James Lee Massey (February 11, 1934 – June 16, 2013) was an American information theorist and
cryptographer, Professor Emeritus of Digital Technology at ETH Zurich. His notable work includes the application of the Berlekamp–Massey algorithm to linear codes, the design of the block ciphers IDEA (with Xuejia Lai, based on the Lai-Massey scheme) and SAFER, and the Massey-Omura cryptosystem (with Jim K. Omura).

Biography
Massey was born in Wauseon, Ohio. As a child, after the death of his father in Ohio, he moved with his mother and brother to Mendota, Illinois. At age 14, his family moved to Ottawa, Illinois. After graduating from St. Bede Academy, he entered the University of Notre Dame.

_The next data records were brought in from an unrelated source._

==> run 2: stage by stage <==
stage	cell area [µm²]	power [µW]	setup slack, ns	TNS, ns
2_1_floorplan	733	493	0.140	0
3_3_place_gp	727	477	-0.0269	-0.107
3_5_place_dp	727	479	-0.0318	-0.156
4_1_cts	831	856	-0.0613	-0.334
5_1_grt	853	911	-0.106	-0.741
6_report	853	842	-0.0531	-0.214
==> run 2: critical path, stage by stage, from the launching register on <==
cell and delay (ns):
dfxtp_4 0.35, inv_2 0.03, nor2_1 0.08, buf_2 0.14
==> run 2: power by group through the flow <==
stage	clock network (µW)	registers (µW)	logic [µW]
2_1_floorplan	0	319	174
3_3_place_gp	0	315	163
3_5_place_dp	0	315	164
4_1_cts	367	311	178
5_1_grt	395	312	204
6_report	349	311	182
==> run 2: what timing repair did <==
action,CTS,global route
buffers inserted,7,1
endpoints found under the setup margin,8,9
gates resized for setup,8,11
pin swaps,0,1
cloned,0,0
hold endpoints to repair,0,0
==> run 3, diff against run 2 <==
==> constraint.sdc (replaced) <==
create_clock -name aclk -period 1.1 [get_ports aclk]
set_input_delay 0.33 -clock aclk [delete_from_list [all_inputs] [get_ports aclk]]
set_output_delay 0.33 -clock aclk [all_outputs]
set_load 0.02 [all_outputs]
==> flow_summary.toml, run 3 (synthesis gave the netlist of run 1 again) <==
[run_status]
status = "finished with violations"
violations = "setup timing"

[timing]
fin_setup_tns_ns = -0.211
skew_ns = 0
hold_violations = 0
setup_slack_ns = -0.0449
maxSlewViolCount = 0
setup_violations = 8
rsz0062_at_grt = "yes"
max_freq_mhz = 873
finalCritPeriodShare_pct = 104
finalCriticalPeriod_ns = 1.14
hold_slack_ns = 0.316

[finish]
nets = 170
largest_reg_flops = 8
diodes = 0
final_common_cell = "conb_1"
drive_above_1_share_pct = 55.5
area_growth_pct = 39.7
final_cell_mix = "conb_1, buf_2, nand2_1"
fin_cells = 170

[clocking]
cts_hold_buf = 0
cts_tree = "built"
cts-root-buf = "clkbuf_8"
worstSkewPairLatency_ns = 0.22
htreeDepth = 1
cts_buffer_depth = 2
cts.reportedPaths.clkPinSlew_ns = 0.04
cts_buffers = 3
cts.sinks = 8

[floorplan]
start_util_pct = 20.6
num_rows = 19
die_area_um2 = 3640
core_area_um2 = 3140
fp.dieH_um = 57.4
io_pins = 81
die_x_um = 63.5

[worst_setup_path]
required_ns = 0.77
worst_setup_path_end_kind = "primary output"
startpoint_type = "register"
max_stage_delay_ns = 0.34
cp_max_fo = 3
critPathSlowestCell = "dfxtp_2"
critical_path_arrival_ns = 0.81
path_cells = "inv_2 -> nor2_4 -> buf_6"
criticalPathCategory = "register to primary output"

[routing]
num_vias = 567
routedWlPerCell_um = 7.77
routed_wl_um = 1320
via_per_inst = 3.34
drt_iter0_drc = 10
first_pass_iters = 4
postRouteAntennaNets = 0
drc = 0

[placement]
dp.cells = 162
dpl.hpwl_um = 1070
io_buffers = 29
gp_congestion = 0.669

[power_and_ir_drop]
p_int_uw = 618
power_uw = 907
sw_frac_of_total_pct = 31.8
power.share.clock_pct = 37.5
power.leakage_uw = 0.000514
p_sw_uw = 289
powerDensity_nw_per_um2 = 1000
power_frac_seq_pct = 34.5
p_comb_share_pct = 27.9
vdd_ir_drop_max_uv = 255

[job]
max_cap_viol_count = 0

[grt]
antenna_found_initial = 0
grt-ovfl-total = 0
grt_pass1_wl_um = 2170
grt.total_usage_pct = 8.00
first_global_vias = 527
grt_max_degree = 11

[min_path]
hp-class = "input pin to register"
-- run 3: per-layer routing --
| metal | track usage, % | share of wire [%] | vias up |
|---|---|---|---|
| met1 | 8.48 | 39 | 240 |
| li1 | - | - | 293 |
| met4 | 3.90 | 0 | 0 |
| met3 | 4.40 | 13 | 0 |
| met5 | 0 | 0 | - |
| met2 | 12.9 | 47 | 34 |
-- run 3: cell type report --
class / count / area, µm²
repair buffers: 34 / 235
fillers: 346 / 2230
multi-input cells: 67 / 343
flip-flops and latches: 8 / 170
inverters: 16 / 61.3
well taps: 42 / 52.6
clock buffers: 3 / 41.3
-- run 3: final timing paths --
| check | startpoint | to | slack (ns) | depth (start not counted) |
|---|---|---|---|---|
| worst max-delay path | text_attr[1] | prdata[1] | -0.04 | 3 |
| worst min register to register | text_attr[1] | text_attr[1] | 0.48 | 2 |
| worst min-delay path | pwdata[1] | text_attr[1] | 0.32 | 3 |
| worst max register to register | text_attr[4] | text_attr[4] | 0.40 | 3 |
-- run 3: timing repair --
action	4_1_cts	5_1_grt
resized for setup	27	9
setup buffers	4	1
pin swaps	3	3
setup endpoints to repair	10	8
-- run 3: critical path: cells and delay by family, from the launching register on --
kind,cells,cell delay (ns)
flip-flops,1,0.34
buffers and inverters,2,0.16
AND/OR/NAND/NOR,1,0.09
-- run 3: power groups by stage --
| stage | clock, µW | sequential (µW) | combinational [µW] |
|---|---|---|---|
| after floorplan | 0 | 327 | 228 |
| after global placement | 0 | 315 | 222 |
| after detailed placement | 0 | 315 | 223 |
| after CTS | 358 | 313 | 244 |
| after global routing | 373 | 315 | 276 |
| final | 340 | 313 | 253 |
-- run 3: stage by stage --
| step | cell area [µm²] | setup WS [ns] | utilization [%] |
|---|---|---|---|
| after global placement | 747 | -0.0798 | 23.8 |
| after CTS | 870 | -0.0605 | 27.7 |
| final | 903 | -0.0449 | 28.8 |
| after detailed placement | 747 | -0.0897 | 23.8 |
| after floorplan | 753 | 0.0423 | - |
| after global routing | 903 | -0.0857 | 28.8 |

He received a B.S. in electrical engineering from Notre Dame in 1956 and was granted an NSF Fellowship. After three years of military service, he began graduate studies in 1959 at MIT, where he concentrated on coding theory and was awarded a Ph.D. in 1962, with John Wozencraft as his advisor. He returned to Notre Dame, where he taught electrical engineering until 1977, publishing significant research in convolutional codes, frame synchronization techniques and feedback-assisted communication. After a brief period at UCLA, Massey accepted a position at ETH Zurich in 1980. He remained there until his retirement in 1998.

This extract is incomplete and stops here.